I think that griff was significantly better served at Riverside than at BN, although whether or not that was as much a matter of his own maturing as anything else, I'm not ready to say. But Riverside was definitely more amenable to different/expanded/whatever settings than was BN, for whatever reason.

Now, about Unit Structures, again, some historical perspective is called for. You gotta remember that prior to that, the last Cecil date that was out there was the Into The Hot material, and that that was still "Cecil playing over time". (I know that some of the Montmartre stuff was released in the US on Fantasy/Debut, but A)that was a trio date, B)Fantasy back in those days was not all that widely distributed except for a few "hits", and C)I don't know exactly when that album was released. Anyway, good luck finding a copy, then or now).

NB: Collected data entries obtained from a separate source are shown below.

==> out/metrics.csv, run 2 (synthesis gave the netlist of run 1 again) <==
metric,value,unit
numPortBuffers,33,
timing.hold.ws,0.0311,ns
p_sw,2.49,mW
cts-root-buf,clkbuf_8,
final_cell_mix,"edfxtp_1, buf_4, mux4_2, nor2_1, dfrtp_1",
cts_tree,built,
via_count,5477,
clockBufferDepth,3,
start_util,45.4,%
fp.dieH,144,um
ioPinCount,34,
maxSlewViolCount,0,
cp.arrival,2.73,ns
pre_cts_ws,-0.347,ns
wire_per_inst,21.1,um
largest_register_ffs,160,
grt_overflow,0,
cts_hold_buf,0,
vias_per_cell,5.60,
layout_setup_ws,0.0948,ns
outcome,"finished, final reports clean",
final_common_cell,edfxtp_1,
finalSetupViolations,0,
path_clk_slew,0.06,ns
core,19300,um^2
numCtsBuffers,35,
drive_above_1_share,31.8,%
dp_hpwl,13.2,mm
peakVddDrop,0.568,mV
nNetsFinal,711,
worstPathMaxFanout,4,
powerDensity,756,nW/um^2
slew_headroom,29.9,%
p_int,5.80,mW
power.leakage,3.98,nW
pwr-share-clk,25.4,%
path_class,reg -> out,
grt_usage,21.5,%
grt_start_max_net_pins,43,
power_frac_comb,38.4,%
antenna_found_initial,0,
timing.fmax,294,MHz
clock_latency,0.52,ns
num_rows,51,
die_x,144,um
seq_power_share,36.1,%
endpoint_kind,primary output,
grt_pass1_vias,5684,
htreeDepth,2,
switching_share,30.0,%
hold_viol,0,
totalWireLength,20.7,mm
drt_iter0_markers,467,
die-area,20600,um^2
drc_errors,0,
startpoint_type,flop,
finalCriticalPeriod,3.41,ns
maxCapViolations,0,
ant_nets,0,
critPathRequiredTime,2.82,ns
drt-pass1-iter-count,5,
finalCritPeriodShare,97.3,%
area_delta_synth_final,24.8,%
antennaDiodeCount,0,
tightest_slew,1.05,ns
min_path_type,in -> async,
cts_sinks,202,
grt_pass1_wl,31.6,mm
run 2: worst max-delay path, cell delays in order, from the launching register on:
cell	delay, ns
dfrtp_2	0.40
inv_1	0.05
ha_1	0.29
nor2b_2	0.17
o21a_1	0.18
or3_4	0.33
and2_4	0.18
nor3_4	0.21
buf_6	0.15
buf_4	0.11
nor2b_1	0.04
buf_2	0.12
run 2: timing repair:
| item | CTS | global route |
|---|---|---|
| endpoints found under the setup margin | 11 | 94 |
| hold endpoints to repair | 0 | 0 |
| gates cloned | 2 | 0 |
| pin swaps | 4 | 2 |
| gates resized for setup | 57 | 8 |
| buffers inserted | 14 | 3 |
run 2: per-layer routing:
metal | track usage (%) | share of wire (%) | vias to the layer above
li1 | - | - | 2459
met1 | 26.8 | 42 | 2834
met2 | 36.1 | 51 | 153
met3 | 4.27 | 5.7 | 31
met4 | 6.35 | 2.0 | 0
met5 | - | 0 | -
<file path="src/rtl/run_detect_sched.sv">
// Round-robin scheduler sharing one run detector across NCH serial bit streams.
// Optional per-channel hit counters are enabled with `define RUN_DETECT_STATS_EN.
module run_detect_sched #(
    parameter int NCH     = 4,
    parameter int RUN_LEN = 2,
    parameter int CHW     = 2
) (
    input  logic             clk,
    input  logic             rst_n,
    input  logic             en,
    input  logic             clr,
    input  logic [NCH-1:0]   req_valid,
    input  logic [NCH-1:0]   req_bit,
    output logic [NCH-1:0]   req_ready,
    output logic             det_valid,
    output logic [CHW-1:0]   det_ch,
    output logic             det_bit,
    output logic             busy
`ifdef RUN_DETECT_STATS_EN
    ,
    input  logic [CHW-1:0]   stat_sel,
    output logic [15:0]      stat_cnt
`endif
);

    localparam int CNTW = $clog2(RUN_LEN + 1);
    localparam logic [CNTW-1:0] RUN_MAX = CNTW'(RUN_LEN);
    localparam logic [CNTW-1:0] CNT_ONE = CNTW'(1);

    logic [NCH-1:0]  has_prev_q, has_prev_d;
    logic [NCH-1:0]  last_q, last_d;
    logic [CNTW-1:0] cnt_q [NCH];
    logic [CNTW-1:0] cnt_d [NCH];
    logic [CHW-1:0]  ptr_q, ptr_d;
    logic            det_valid_q, det_valid_d;
    logic [CHW-1:0]  det_ch_q, det_ch_d;
    logic            det_bit_q, det_bit_d;

    logic            gnt_found;
    logic [CHW-1:0]  gnt_idx;
    logic [CHW-1:0]  scan_idx;
    logic            accept;
    logic            acc_bit;
    logic            acc_match;
    logic [CNTW-1:0] acc_cnt;

    // Scan upward from the pointer with wrap; first requester wins.
    always_comb begin
        gnt_found = 1'b0;
        gnt_idx   = '0;
        scan_idx  = '0;
        for (int unsigned i = 0; i < NCH; i++) begin
            scan_idx = CHW'((32'(ptr_q) + i) % NCH);
            if (!gnt_found && req_valid[scan_idx]) begin
                gnt_found = 1'b1;
                gnt_idx   = scan_idx;
            end
        end
    end

    assign accept    = en && !clr && gnt_found;
    assign req_ready = accept ? (NCH'(1) << gnt_idx) : '0;
    assign busy      = en && (|req_valid);

    assign acc_bit   = req_bit[gnt_idx];
    assign acc_match = has_prev_q[gnt_idx] && (acc_bit == last_q[gnt_idx]);

    always_comb begin
        acc_cnt = CNT_ONE;
        if (acc_match) begin
            acc_cnt = (cnt_q[gnt_idx] == RUN_MAX) ? RUN_MAX : cnt_q[gnt_idx] + CNT_ONE;
        end
    end

    always_comb begin
        has_prev_d  = has_prev_q;
        last_d      = last_q;
        cnt_d       = cnt_q;
        ptr_d       = ptr_q;
        det_valid_d = 1'b0;
        det_ch_d    = det_ch_q;
        det_bit_d   = det_bit_q;
        if (clr) begin
            has_prev_d = '0;
            last_d     = '0;
            for (int unsigned i = 0; i < NCH; i++) begin
                cnt_d[i] = '0;
            end
        end else if (accept) begin
            has_prev_d[gnt_idx] = 1'b1;
            last_d[gnt_idx]     = acc_bit;
            cnt_d[gnt_idx]      = acc_cnt;
            ptr_d = (gnt_idx == CHW'(NCH - 1)) ? '0 : gnt_idx + CHW'(1);
            if (acc_cnt == RUN_MAX) begin
                det_valid_d = 1'b1;
                det_ch_d    = gnt_idx;
                det_bit_d   = acc_bit;
            end
        end
    end

    always_ff @(posedge clk or negedge rst_n) begin
        if (!rst_n) begin
            has_prev_q  <= '0;
            last_q      <= '0;
            for (int unsigned i = 0; i < NCH; i++) begin
                cnt_q[i] <= '0;
            end
            ptr_q       <= '0;
            det_valid_q <= 1'b0;
            det_ch_q    <= '0;
            det_bit_q   <= 1'b0;
        end else begin
            has_prev_q  <= has_prev_d;
            last_q      <= last_d;
            cnt_q       <= cnt_d;
            ptr_q       <= ptr_d;
            det_valid_q <= det_valid_d;
            det_ch_q    <= det_ch_d;
            det_bit_q   <= det_bit_d;
        end
    end

    assign det_valid = det_valid_q;
    assign det_ch    = det_ch_q;
    assign det_bit   = det_bit_q;

`ifdef RUN_DETECT_STATS_EN
    logic [15:0] hits_q [NCH];

    // Counts cycles with a detect presented for each channel, saturating.
    always_ff @(posedge clk or negedge rst_n) begin
        if (!rst_n) begin
            for (int unsigned i = 0; i < NCH; i++) begin
                hits_q[i] <= '0;
            end
        end else if (clr) begin
            for (int unsigned i = 0; i < NCH; i++) begin
                hits_q[i] <= '0;
            end
        end else if (det_valid_q && (hits_q[det_ch_q] != '1)) begin
            hits_q[det_ch_q] <= hits_q[det_ch_q] + 16'd1;
        end
    end

    assign stat_cnt = hits_q[stat_sel];
`endif

endmodule

</file>
[config.mk]
export PLATFORM = sky130hd
export DESIGN_NAME = vga_timing
export DESIGN_NICKNAME = d
export VERILOG_FILES = /design/src/rtl/vga_timing.sv
export SDC_FILE = /design/constraint.sdc
export NUM_CORES = 1
export LEC_CHECK = 0
export CAP_MARGIN = 20
export CORE_ASPECT_RATIO = 0.9
export CORE_MARGIN = 2
export CORE_UTILIZATION = 55
export CTS_BUF_LIST = sky130_fd_sc_hd__clkbuf_8
export DETAILED_ROUTE_END_ITERATION = 6
export GPL_TIMING_DRIVEN = 0
export PLACE_DENSITY_LB_ADDON = 0.15
export SLEW_MARGIN = 30
export SYNTH_ARGS = -nofsm -noshare
export SYNTH_HDL_FRONTEND = slang
export SYNTH_SLANG_ARGS = --single-unit
[constraint.sdc]
create_clock -name clk -period 4.4 [get_ports clk]
set_input_delay 0.44 -clock clk [delete_from_list [all_inputs] [get_ports clk]]
set_output_delay 0.44 -clock clk [all_outputs]
set_load 0.03 [all_outputs]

Anyway, Unit Structures was the first side with profile (and quite possibly the first side period) to present Cecil Taylor's music in the form that we all know today. It could be argued that pretty much everything that's come since is an expansion on what was first documented on that album. So afaic, it's "classic" status is a no-brainer, even if the music wasn't as incredible as it is ("Enter Evening" alone is one for the ages, & getting an alternate of it on the CD was a gift from on high). He'd have come out (no pun intended) somewhere sooner or later, but this is where it happened, and there ain't no changing that. There literally was no Cecil Taylor music like this on record before Unit Structures, but there's been plenty of it since. So I say you gotta give recording props to the recorded archetype.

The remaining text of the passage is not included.